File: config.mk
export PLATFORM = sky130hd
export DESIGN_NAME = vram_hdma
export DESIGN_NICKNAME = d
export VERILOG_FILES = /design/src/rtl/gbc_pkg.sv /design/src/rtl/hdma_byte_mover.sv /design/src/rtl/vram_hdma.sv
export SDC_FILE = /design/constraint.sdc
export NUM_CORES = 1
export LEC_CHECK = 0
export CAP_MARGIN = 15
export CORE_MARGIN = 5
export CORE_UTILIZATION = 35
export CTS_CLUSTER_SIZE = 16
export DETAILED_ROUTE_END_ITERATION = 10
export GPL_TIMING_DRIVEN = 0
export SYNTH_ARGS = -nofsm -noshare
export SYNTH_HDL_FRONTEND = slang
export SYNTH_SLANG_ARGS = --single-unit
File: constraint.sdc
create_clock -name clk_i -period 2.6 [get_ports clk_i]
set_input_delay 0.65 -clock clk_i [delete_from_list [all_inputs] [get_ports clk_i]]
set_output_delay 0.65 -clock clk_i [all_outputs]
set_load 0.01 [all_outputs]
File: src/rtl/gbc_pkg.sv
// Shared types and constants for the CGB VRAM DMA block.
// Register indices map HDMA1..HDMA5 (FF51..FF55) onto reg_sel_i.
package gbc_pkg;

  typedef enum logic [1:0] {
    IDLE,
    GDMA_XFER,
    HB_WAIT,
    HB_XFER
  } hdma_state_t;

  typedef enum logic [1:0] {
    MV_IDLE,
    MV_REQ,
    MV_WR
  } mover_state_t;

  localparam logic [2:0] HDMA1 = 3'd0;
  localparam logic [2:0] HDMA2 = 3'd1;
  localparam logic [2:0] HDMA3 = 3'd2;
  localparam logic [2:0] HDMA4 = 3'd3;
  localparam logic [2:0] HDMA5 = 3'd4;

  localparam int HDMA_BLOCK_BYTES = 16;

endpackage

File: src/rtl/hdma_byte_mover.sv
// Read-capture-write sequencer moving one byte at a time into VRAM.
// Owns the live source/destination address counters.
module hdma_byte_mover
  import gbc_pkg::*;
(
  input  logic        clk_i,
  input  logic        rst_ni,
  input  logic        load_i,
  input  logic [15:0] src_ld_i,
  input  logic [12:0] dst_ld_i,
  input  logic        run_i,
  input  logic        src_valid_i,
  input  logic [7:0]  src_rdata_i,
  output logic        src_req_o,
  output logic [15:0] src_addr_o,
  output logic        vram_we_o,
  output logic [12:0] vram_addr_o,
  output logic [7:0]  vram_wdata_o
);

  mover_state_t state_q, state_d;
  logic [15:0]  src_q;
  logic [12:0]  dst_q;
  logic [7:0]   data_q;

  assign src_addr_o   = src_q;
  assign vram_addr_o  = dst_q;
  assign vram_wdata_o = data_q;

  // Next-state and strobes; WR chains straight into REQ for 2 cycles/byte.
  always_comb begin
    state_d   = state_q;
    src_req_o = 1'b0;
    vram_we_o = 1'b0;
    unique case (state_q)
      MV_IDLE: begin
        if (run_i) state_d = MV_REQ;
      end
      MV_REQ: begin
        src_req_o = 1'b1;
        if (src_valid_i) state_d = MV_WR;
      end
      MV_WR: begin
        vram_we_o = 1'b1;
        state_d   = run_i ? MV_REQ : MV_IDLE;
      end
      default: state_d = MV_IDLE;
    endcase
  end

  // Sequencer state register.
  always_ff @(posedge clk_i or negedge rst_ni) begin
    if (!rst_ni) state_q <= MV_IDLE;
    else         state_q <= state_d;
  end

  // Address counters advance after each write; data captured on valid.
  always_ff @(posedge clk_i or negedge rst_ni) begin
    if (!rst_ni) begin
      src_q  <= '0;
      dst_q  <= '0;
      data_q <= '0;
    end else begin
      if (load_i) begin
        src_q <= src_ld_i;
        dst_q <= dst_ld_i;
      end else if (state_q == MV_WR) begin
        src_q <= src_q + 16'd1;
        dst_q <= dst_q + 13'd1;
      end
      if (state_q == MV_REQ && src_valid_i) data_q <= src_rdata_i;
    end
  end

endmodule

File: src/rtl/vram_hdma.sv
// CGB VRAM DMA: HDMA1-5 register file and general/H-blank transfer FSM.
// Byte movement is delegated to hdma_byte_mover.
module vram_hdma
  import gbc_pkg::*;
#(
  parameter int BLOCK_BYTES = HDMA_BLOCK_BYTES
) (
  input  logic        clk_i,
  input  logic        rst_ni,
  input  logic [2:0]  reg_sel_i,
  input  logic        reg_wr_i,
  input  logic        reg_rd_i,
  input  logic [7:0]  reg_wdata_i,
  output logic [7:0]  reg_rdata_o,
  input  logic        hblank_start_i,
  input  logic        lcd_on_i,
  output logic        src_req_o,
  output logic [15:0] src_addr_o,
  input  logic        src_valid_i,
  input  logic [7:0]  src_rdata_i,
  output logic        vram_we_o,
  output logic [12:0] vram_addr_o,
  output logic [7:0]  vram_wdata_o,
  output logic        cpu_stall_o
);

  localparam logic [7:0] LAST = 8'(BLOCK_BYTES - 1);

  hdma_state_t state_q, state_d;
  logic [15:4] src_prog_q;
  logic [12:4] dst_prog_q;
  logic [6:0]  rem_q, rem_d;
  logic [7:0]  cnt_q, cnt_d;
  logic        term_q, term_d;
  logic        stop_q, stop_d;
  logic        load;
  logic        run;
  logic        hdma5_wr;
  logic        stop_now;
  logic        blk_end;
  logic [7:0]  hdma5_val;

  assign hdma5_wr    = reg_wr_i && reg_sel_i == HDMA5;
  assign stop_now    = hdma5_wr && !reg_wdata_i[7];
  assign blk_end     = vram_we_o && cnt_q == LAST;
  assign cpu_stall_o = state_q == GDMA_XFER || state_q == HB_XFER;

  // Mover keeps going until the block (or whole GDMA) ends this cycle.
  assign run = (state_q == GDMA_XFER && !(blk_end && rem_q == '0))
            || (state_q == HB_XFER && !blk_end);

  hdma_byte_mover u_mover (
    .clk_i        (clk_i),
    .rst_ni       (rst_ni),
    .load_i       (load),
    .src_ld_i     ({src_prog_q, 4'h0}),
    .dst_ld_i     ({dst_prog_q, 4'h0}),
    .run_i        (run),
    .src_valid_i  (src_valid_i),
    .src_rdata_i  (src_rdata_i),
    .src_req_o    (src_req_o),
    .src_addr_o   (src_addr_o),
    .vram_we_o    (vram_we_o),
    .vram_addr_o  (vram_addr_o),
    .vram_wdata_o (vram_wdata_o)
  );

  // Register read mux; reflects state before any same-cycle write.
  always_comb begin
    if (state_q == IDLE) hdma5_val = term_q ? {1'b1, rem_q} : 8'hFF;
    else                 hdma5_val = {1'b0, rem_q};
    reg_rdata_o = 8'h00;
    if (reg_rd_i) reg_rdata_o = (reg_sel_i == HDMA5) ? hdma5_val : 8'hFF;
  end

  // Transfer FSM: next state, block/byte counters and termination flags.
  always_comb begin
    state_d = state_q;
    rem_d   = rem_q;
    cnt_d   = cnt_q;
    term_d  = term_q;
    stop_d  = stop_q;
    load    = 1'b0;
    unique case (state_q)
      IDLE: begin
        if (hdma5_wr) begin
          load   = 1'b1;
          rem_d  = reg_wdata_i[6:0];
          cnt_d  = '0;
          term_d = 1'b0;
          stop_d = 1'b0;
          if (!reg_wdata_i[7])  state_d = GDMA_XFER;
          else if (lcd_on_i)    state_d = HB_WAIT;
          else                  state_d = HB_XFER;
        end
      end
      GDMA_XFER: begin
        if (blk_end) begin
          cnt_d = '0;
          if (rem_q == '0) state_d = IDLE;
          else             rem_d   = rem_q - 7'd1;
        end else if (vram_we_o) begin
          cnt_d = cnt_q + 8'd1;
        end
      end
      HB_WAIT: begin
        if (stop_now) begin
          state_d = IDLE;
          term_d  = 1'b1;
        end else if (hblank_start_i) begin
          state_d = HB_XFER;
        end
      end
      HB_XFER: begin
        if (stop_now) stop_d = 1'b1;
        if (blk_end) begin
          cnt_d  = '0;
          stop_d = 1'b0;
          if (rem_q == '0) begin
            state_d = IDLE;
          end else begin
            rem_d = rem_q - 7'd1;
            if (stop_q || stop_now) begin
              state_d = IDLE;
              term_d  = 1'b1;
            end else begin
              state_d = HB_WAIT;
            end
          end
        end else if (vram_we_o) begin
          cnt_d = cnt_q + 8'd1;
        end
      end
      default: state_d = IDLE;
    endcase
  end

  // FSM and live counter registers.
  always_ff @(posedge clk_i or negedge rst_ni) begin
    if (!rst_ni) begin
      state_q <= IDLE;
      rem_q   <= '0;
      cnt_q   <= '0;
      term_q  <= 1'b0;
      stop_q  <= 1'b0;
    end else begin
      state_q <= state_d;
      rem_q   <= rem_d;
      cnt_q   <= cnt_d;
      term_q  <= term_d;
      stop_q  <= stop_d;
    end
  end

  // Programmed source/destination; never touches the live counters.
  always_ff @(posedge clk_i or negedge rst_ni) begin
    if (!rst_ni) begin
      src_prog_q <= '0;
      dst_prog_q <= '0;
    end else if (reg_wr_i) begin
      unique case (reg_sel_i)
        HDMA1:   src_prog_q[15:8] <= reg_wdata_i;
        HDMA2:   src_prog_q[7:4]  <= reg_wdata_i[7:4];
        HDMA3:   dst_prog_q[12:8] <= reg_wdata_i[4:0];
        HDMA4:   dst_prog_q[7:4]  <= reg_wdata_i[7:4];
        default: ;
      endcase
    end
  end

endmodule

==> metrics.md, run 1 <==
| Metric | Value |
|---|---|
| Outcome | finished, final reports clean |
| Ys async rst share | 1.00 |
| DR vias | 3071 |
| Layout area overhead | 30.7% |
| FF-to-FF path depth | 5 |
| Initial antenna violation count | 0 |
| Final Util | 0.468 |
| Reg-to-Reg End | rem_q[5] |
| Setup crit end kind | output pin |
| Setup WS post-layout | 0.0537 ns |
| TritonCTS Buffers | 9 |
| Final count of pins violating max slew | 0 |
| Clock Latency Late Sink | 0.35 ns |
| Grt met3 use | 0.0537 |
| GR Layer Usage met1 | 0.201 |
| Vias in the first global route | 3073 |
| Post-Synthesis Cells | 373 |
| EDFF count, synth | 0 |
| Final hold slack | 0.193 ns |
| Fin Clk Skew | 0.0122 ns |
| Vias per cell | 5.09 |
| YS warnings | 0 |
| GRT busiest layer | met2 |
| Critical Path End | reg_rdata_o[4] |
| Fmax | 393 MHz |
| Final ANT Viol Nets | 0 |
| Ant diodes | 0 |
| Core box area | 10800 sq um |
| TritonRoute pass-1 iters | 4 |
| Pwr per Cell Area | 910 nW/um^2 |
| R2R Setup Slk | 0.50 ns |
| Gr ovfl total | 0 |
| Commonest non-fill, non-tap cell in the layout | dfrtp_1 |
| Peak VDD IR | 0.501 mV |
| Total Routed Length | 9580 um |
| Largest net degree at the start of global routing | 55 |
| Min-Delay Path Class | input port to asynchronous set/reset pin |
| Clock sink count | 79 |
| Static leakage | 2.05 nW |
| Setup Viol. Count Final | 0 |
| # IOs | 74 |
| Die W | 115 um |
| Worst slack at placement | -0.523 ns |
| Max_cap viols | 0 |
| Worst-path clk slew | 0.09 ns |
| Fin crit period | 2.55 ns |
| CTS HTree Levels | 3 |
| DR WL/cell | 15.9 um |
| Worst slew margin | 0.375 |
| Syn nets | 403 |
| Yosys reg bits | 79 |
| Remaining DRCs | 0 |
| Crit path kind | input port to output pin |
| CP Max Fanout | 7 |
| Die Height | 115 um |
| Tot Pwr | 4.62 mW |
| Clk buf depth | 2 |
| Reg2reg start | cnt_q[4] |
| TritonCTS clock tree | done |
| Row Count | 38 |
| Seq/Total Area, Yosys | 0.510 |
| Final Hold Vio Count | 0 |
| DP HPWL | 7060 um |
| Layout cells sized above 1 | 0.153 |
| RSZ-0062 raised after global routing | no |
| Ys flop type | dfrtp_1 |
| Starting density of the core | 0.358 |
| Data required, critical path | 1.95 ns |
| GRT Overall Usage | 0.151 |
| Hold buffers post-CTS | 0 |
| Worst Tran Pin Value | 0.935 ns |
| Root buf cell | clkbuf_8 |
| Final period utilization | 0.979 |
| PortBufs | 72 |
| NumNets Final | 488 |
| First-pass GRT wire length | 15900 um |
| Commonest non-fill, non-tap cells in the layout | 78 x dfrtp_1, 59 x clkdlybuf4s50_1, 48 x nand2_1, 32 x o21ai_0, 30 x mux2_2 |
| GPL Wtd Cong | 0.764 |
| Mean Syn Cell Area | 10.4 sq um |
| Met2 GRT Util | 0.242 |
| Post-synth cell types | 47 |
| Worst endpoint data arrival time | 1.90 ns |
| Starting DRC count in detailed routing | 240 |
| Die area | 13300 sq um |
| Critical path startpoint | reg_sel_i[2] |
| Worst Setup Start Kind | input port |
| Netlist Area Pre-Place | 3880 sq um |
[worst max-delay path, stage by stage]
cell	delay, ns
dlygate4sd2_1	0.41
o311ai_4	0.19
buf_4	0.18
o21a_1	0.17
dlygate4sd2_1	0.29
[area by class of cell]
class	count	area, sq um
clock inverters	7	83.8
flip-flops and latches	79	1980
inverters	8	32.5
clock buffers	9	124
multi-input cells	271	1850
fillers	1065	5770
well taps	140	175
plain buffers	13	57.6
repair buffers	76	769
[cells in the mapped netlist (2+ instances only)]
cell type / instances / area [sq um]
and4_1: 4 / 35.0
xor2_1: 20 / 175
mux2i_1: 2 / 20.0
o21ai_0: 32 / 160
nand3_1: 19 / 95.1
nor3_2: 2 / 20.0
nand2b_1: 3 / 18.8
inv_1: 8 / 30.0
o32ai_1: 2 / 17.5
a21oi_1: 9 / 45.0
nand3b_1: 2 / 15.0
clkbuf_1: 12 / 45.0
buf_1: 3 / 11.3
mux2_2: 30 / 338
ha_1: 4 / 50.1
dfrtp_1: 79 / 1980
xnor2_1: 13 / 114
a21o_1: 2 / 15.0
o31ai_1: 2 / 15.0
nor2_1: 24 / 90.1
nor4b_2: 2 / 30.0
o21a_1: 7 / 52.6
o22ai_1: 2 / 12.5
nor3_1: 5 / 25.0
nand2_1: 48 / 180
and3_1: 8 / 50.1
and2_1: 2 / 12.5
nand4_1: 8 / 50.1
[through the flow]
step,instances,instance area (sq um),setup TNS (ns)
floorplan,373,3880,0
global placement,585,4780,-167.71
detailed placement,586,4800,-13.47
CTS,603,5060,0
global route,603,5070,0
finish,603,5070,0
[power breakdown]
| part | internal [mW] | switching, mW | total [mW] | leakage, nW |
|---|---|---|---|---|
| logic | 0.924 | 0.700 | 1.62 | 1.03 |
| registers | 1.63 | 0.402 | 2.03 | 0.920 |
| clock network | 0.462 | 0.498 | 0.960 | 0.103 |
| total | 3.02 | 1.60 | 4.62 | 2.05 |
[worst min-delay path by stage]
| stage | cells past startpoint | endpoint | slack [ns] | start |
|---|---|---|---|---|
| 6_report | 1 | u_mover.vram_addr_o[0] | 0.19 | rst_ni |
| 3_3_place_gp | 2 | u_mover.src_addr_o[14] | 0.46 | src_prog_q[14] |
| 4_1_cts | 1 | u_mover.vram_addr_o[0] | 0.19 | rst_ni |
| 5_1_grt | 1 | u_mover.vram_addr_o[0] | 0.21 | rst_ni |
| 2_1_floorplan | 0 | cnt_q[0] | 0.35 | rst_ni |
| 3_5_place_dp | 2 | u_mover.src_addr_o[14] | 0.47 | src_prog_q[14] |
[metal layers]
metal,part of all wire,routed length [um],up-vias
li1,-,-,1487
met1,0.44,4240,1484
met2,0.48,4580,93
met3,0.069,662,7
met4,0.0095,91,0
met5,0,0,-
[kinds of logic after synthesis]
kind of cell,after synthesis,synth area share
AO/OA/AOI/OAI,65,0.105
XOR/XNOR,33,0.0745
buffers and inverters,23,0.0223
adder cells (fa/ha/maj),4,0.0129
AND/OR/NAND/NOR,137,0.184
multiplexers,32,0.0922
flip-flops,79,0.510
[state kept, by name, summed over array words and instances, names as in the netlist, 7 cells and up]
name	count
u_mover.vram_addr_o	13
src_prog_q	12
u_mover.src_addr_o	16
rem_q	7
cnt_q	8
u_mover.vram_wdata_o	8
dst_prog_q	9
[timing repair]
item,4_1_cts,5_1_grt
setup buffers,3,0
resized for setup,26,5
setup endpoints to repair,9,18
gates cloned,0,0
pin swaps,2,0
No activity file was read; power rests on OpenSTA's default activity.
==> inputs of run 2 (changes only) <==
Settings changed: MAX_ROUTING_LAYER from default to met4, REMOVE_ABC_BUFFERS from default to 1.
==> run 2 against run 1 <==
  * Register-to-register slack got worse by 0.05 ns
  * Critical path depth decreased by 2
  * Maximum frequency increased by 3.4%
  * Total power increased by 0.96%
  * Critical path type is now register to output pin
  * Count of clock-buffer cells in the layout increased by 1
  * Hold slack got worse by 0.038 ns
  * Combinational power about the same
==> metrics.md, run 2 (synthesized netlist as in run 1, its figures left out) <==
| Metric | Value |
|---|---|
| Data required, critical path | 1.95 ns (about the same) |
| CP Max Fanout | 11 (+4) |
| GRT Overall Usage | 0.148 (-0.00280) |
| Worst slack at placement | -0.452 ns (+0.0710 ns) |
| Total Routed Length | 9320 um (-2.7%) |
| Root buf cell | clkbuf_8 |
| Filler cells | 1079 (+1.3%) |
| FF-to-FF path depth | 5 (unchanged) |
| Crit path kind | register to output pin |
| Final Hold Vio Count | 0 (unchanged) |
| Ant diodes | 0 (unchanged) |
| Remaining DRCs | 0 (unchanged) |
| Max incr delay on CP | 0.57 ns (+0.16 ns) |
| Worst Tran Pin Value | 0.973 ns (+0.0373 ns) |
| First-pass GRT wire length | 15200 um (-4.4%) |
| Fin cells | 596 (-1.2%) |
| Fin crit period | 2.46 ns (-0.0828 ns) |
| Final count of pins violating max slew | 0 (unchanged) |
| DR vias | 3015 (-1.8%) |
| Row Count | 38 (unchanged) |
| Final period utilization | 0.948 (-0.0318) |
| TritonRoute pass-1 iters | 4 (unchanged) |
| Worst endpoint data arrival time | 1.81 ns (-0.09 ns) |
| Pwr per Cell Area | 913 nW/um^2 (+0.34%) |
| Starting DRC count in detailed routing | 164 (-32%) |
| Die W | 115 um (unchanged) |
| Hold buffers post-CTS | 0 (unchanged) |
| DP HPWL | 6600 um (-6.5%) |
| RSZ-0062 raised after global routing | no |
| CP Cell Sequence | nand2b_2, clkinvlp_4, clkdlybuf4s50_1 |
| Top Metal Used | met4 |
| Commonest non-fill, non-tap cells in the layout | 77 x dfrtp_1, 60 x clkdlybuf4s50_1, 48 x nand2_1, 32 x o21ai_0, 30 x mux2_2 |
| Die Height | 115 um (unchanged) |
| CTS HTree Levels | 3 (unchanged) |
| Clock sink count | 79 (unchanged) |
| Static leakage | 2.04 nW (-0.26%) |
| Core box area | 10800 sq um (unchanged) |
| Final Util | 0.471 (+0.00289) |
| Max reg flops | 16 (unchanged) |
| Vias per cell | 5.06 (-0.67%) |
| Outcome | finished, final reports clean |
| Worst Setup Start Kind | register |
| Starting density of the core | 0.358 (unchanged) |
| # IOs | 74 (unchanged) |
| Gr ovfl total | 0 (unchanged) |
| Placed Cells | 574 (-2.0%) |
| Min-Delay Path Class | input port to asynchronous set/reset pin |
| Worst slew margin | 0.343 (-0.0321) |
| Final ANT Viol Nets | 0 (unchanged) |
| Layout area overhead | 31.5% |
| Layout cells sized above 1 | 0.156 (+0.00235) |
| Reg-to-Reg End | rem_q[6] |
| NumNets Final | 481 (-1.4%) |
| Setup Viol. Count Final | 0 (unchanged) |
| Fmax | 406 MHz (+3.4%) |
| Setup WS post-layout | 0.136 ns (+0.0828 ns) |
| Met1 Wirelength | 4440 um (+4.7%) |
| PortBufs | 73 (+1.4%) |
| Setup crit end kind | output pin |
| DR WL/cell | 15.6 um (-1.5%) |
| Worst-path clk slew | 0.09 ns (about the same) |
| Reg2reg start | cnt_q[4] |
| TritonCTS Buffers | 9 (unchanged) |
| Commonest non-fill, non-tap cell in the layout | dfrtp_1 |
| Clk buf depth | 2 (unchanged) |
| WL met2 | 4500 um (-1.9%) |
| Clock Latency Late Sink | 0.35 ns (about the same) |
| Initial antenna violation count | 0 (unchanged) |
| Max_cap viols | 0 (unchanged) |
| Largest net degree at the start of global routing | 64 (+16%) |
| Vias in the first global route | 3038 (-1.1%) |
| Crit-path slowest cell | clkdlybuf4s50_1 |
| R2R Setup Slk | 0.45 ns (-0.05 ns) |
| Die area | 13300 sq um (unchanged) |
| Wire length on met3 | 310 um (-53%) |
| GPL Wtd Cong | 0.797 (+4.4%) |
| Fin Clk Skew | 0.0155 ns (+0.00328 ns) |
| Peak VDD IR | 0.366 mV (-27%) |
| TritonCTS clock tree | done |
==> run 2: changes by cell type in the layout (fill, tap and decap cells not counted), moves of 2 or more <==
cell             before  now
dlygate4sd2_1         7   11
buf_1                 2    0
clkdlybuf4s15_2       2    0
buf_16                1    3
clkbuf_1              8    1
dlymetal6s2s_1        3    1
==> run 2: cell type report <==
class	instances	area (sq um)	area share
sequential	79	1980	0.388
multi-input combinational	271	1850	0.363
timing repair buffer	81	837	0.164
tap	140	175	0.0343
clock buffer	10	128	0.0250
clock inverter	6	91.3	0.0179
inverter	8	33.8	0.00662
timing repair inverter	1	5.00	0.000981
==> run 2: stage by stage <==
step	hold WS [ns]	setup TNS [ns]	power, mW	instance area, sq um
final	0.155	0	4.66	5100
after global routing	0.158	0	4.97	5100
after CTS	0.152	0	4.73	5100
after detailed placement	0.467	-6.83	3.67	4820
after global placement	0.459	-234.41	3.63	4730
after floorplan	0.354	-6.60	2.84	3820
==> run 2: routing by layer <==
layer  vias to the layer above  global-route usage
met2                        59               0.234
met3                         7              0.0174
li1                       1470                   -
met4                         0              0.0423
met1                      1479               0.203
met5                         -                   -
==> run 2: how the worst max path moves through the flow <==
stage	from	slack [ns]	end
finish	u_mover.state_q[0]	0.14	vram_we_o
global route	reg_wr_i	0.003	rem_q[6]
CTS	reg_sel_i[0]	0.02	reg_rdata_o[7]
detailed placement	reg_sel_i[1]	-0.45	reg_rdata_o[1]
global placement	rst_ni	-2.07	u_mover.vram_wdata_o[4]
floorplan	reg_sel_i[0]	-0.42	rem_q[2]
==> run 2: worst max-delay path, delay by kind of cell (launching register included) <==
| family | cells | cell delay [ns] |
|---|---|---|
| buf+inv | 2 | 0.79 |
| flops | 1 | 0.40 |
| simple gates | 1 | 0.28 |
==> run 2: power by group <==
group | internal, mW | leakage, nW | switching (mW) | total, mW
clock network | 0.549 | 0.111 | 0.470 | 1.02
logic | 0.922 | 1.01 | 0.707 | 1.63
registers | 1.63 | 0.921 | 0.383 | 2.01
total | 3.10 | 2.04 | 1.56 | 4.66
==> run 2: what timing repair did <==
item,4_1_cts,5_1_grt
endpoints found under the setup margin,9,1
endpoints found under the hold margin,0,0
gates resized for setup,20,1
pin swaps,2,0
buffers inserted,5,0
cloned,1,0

-=-=-

Return each line from the material that includes the string "power".

**RESPONSE BOX**
[power breakdown]
No activity file was read; power rests on OpenSTA's default activity.
  * Total power increased by 0.96%
  * Combinational power about the same
step	hold WS [ns]	setup TNS [ns]	power, mW	instance area, sq um
==> run 2: power by group <==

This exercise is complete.